==> ./design.v <==
module Load_Store (input clk, input rst, output reg sig);
    localparam N = 750;
    localparam CBITS = 10;
    reg [CBITS-1:0] vol;
    reg m;
    always @(posedge clk) begin
        if (rst) begin m = 0; vol = 0; sig = 0;
        end else begin
            if (m) begin
                if (vol >= N) m = 0; else vol = vol + 1;
            end else begin
                if (vol <= 0) m = 1; else vol = vol - 1;
            end
            if (vol >= N) begin
                sig = 1;
                vol = N;
            end
            else
                sig = 0; 
        end 
    end
	p1: assert property  ((@(posedge clk) s_nexttime (sig |-> ##2 !sig))) ;
endmodule
[design/flow/config.mk]
export PLATFORM = sky130hd
export DESIGN_NAME = aes
export DESIGN_NICKNAME = aes
export VERILOG_FILES = /design/flow/design.v
export SDC_FILE = /design/flow/constraint.sdc
export NUM_CORES = 4
export LEC_CHECK = 1
export CORE_UTILIZATION = 30
export SYNTH_HDL_FRONTEND = slang
export SYNTH_MEMORY_MAX_BITS = 65536
[design/flow/constraint.sdc]
current_design aes

set clk_period 3.7
set clk_io_pct 0.2

create_clock -name clk0 -period $clk_period [get_ports {clk}]
create_clock -name clk1 -period $clk_period [get_ports {sck}]

set non_clock_inputs [all_inputs -no_clocks]
set_input_delay [expr $clk_period * $clk_io_pct] -clock clk0 $non_clock_inputs
set_output_delay [expr $clk_period * $clk_io_pct] -clock clk0 [all_outputs]
[design/flow/design.v]
module aes(input  logic clk,
           input  logic sck, 
           input  logic sdi,
           output logic sdo,
           input  logic load,
           output logic done);
    logic [127:0] key, plaintext, cyphertext;
    aes_spi spi(sck, sdi, sdo, done, key, plaintext, cyphertext);   
    aes_core core(clk, load, key, plaintext, done, cyphertext);
endmodule
module aes_spi(input  logic sck, 
               input  logic sdi,
               output logic sdo,
               input  logic done,
               output logic [127:0] key, plaintext,
               input  logic [127:0] cyphertext);
    logic         sdodelayed, wasdone;
    logic [127:0] cyphertextcaptured;
    always_ff @(posedge sck)
        if (!wasdone)  {cyphertextcaptured, plaintext, key} = {cyphertext, plaintext[126:0], key, sdi};
        else           {cyphertextcaptured, plaintext, key} = {cyphertextcaptured[126:0], plaintext, key, sdi}; 
    always_ff @(negedge sck) begin
        wasdone = done;
        sdodelayed = cyphertextcaptured[126];
    end
    assign sdo = (done & !wasdone) ? cyphertext[127] : sdodelayed;
endmodule
module aes_core(
    input  logic         clk,
    input  logic         load,
    input  logic [127:0] key,
    input  logic [127:0] plaintext,
    output logic         done,
    output logic [127:0] cyphertext
);
    logic [3:0]   round;             
    logic [127:0] state_r;           
    logic [127:0] rk_r;              
    logic [127:0] rk_next;           
    logic [127:0] y0_r, y1_r, y2_r, y3_r;
    logic [127:0] sb_out, sr_out, mc_out;
    logic [127:0] ark0_out, ark_in, ark_out;
    sbx_bytes  u_sbx   (.a(y0_r), .clk(clk), .y(sb_out));           
    row_shift  u_rows  (.a(y1_r),           .y(sr_out));
    mixcolumns u_mix   (.a(y2_r),           .y(mc_out));
    rk_sched   u_sched (.key(rk_r), .round(round), .clk(clk), .roundKey(rk_next));
    ark_xor    u_ark0  (.a(y3_r),     .roundKey(rk_r),   .y(ark0_out));    
    ark_xor    u_ark1  (.a(ark_in),   .roundKey(rk_next), .y(ark_out));    
    typedef enum logic [3:0] {
        IDLE,         
        INIT_ARK,     
        R_PREP,       
        R_SB_WAIT,    
        R_SB_CAP,     
        R_SR,         
        R_MC,         
        R_ARK,        
        R_FINAL,      
        FINISH        
    } st_t;
    st_t st, st_n;
    always_comb begin
        st_n = st;
        unique case (st)
            INIT_ARK:   st_n = R_PREP;
            R_PREP:     st_n = R_SB_WAIT;
            R_SB_WAIT:  st_n = R_SB_CAP;                
            R_SB_CAP:   st_n = R_SR;
            R_SR:       st_n = (round < 4'd10) ? R_MC : R_FINAL;
            R_MC:       st_n = R_ARK;
            R_ARK:      st_n = R_PREP;
            R_FINAL:    st_n = FINISH;
            FINISH:     st_n = FINISH;                  
            default:    st_n = INIT_ARK;
        endcase
    end
    always_ff @(posedge clk) begin
        if (load) begin
            done       <= 1'b0;
            cyphertext <= '0;
            y3_r       <= plaintext;
            rk_r       <= key;
            round      <= 4'd1;
            state_r    <= '0;
            y0_r       <= '0;
            y1_r       <= '0;
            y2_r       <= '0;
            st         <= INIT_ARK;
        end else begin
            unique case (st)
            INIT_ARK: begin
                state_r <= ark0_out;                    
            end
            R_PREP: begin
                y0_r <= state_r;                        
            end
            R_SB_WAIT: begin
            end
            R_SB_CAP: begin
                y1_r <= sb_out;                         
            end
            R_SR: begin
                y2_r <= sr_out;                         
            end
            R_MC: begin
                y3_r <= mc_out;                         
            end
            R_ARK: begin
                state_r <= ark_out;                     
                rk_r    <= rk_next;
                round   <= round + 4'd1;                
            end
            R_FINAL: begin
                cyphertext <= ark_out;                  
                rk_r       <= rk_next;
                done       <= 1'b1;
            end
            FINISH: begin
            end
            endcase
            st <= st_n;
        end
    end
    assign ark_in = (st==R_FINAL) ? sr_out : y3_r;
endmodule
module sbx_bytes(
    input  logic [127:0] a,
    input  logic         clk,
    output logic [127:0] y
);
  sbox_sync s00(a[127:120], clk, y[127:120]);
  sbox_sync s01(a[95:88]  , clk, y[95:88]);
  sbox_sync s02(a[63:56]  , clk, y[63:56]);
  sbox_sync s03(a[31:24]  , clk, y[31:24]);
  sbox_sync s10(a[119:112], clk, y[119:112]);
  sbox_sync s11(a[87:80]  , clk, y[87:80]);
  sbox_sync s12(a[55:48]  , clk, y[55:48]);
  sbox_sync s13(a[23:16]  , clk, y[23:16]);
  sbox_sync s20(a[111:104], clk, y[111:104]);
  sbox_sync s21(a[79:72]  , clk, y[79:72]);
  sbox_sync s22(a[47:40]  , clk, y[47:40]);
  sbox_sync s23(a[15:8]   , clk, y[15:8]);
  sbox_sync s30(a[103:96] , clk, y[103:96]);
  sbox_sync s31(a[71:64]  , clk, y[71:64]);
  sbox_sync s32(a[39:32]  , clk, y[39:32]);
  sbox_sync s33(a[7:0]    , clk, y[7:0]);
endmodule
module row_shift(
    input  logic [127:0] a,
    output logic [127:0] y
);
  assign y[127:120] = a[127:120];
  assign y[95:88]   = a[95:88];
  assign y[63:56]   = a[63:56];
  assign y[31:24]   = a[31:24];
  assign y[119:112] = a[87:80];
  assign y[87:80]   = a[55:48];
  assign y[55:48]   = a[23:16];
  assign y[23:16]   = a[119:112];
  assign y[111:104] = a[47:40];
  assign y[79:72]   = a[15:8];
  assign y[47:40]   = a[111:104];
  assign y[15:8]    = a[79:72];
  assign y[103:96]  = a[7:0];
  assign y[71:64]   = a[103:96];
  assign y[39:32]   = a[71:64];
  assign y[7:0]     = a[39:32];
endmodule
module rotw(
    input  logic [31:0] a,
    output logic [31:0] y
);
  assign y = {a[23:16], a[15:8], a[7:0], a[31:24]};
endmodule
module subw(
    input  logic [31:0] a,
    input  logic        clk,
    output logic [31:0] y
);
  logic [7:0] y0, y1, y2, y3;
  sbox_sync s0(a[31:24], clk, y0);
  sbox_sync s1(a[23:16], clk, y1);
  sbox_sync s2(a[15:8] , clk, y2);
  sbox_sync s3(a[7:0]  , clk, y3);
  assign y = {y0, y1, y2, y3};
endmodule
module rk_sched(
    input  logic [127:0] key,       
    input  logic [3:0]   round,     
    input  logic         clk,
    output logic [127:0] roundKey   
);
  logic [31:0] w0, w1, w2, w3;
  logic [31:0] t_rot, t_sub;
  logic [31:0] rcon_w;
  logic [7:0]  rc;
  assign {w0, w1, w2, w3} = key;
  always_comb begin
    unique case (round)
      4'd1:  rc = 8'h01;
      4'd2:  rc = 8'h02;
      4'd3:  rc = 8'h04;
      4'd4:  rc = 8'h08;
      4'd5:  rc = 8'h10;
      4'd6:  rc = 8'h20;
      4'd7:  rc = 8'h40;
      4'd8:  rc = 8'h80;
      4'd9:  rc = 8'h1B;
      4'd10: rc = 8'h36;
      default: rc = 8'h00;
    endcase
  end
  assign rcon_w = {rc, 24'h0};
  rotw  u_rot (.a(w3),         .y(t_rot));
  subw  u_sub (.a(t_rot), .clk(clk), .y(t_sub));
  logic [31:0] wn0, wn1, wn2, wn3;
  assign wn0 = w0 ^ t_sub ^ rcon_w;
  assign wn1 = w1 ^ wn0;
  assign wn2 = w2 ^ wn1;
  assign wn3 = w3 ^ wn2;
  assign roundKey = {wn0, wn1, wn2, wn3};
endmodule
module ark_xor(
    input  logic [127:0] a,
    input  logic [127:0] roundKey,
    output logic [127:0] y
);
  assign y = a ^ roundKey;
endmodule
module sbox(input  logic [7:0] a,
            output logic [7:0] y);
  logic [7:0] sbox[0:255];
  initial   $readmemh("sbox.txt", sbox);
  assign y = sbox[a];
endmodule
module sbox_sync(
	input		logic [7:0] a,
	input	 	logic 			clk,
	output 	logic [7:0] y);
  logic [7:0] sbox [0:255];
  initial   $readmemh("sbox.txt", sbox);
	always_ff @(posedge clk) begin
		y <= sbox[a];
	end
endmodule
module mixcolumns(input  logic [127:0] a,
                  output logic [127:0] y);
  mixcolumn mc0(a[127:96], y[127:96]);
  mixcolumn mc1(a[95:64],  y[95:64]);
  mixcolumn mc2(a[63:32],  y[63:32]);
  mixcolumn mc3(a[31:0],   y[31:0]);
endmodule
module mixcolumn(input  logic [31:0] a,
                 output logic [31:0] y);
        logic [7:0] a0, a1, a2, a3, y0, y1, y2, y3, t0, t1, t2, t3, tmp;
        assign {a0, a1, a2, a3} = a;
        assign tmp = a0 ^ a1 ^ a2 ^ a3;
        galoismult gm0(a0^a1, t0);
        galoismult gm1(a1^a2, t1);
        galoismult gm2(a2^a3, t2);
        galoismult gm3(a3^a0, t3);
        assign y0 = a0 ^ tmp ^ t0;
        assign y1 = a1 ^ tmp ^ t1;
        assign y2 = a2 ^ tmp ^ t2;
        assign y3 = a3 ^ tmp ^ t3;
        assign y = {y0, y1, y2, y3};    
endmodule
module galoismult(input  logic [7:0] a,
                  output logic [7:0] y);
    logic [7:0] ashift;
    assign ashift = {a[6:0], 1'b0};
    assign y = a[7] ? (ashift ^ 8'b00011011) : ashift;
endmodule
`design.v`:
```
`timescale 1ns / 1ps
module lp_calc_arith(
    input  wire [3:0] a,        
    input  wire [3:0] b,        
    input  wire [1:0] op,       
    output reg  [7:0] result    
);
always @(*) begin
    case (op)
        2'b00: result = a + b;           
        2'b01: result = a - b;           
        2'b10: result = a * b;           
        2'b11: begin                     
            if (b != 0)
                result = a / b;
            else
                result = 8'd0;           
        end
        default: result = 8'd0;
    endcase
end
endmodule
`timescale 1ns / 1ps
module lp_calc_fsm (
    input  wire clk,
    input  wire reset,
    input  wire event_detected,
    output reg  clk_en,
    output reg  compute_en
);
    localparam SLEEP  = 2'b00;
    localparam ACTIVE = 2'b01;
    localparam IDLE   = 2'b10;
    reg [1:0] state, next_state;
    reg [3:0] idle_cnt;          
    localparam IDLE_TIMEOUT = 4'd8;
     always @(posedge clk) begin
        if (reset)
            state <= SLEEP;
        else
            state <= next_state;
    end
    always @(posedge clk) begin
        if (reset || state != IDLE)
            idle_cnt <= 4'd0;
        else
            idle_cnt <= idle_cnt + 1'b1;
    end
    always @(*) begin
        next_state = state;
        case (state)
            SLEEP: begin
                if (event_detected)
                    next_state = ACTIVE;
            end
            ACTIVE: begin
                next_state = IDLE;   
            end
            IDLE: begin
                if (event_detected)
                    next_state = ACTIVE;
                else if (idle_cnt >= IDLE_TIMEOUT)
                    next_state = SLEEP;
            end
            default: next_state = SLEEP;
        endcase
    end
    always @(*) begin
        clk_en     = 1'b0;
        compute_en = 1'b0;
        case (state)
            SLEEP: begin
                clk_en     = 1'b0;
                compute_en = 1'b0;
            end
            ACTIVE: begin
                clk_en     = 1'b1;
                compute_en = 1'b1;
            end
            IDLE: begin
                clk_en     = 1'b1;
                compute_en = 1'b0;
            end
        endcase
    end
endmodule
`timescale 1ns / 1ps
module lp_calc_top (
    input  wire        clk,
    input  wire        reset,
    input  wire [3:0]  a_in,
    input  wire [3:0]  b_in,
    input  wire [1:0]  op_in,
    output reg  [7:0]  result
);
    reg [3:0] a_reg, b_reg;
    reg [1:0] op_reg;
    wire clk_en;
    wire compute_en;
    wire [7:0] alu_result;
    lp_calc_fsm fsm_inst (
        .clk(clk),
        .reset(reset),
        .event_detected(event_detected),
        .clk_en(clk_en),
        .compute_en(compute_en)
    );
    reg [3:0] a_prev, b_prev;
    reg [1:0] op_prev;
    wire event_detected;
    assign event_detected = (a_in != a_prev) ||
                            (b_in != b_prev) ||
                            (op_in != op_prev);
    always @(posedge clk) begin
        if (reset) begin
            a_prev  <= 4'd0;
            b_prev  <= 4'd0;
            op_prev <= 2'd0;
        end else begin
            a_prev  <= a_in;
            b_prev  <= b_in;
            op_prev <= op_in;
        end
    end
    always @(posedge clk) begin
        if (reset) begin
            a_reg  <= 4'd0;
            b_reg  <= 4'd0;
            op_reg <= 2'd0;
        end else if (clk_en) begin
            a_reg  <= a_in;
            b_reg  <= b_in;
            op_reg <= op_in;
        end
    end
    lp_calc_arith op_inst (
        .a(a_reg),
        .b(b_reg),
        .op(op_reg),
        .result(alu_result)
    );
   always @(posedge clk) begin
        if (reset) begin
            result <= 8'd0;
        end else if (compute_en) begin
            result <= alu_result;
        end
    end
endmodule
```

──────────────────────────────

*What is needed*. Going through the data above, return each line with the word "CBITS".

*Expected answer*.
    localparam CBITS = 10;
    reg [CBITS-1:0] vol;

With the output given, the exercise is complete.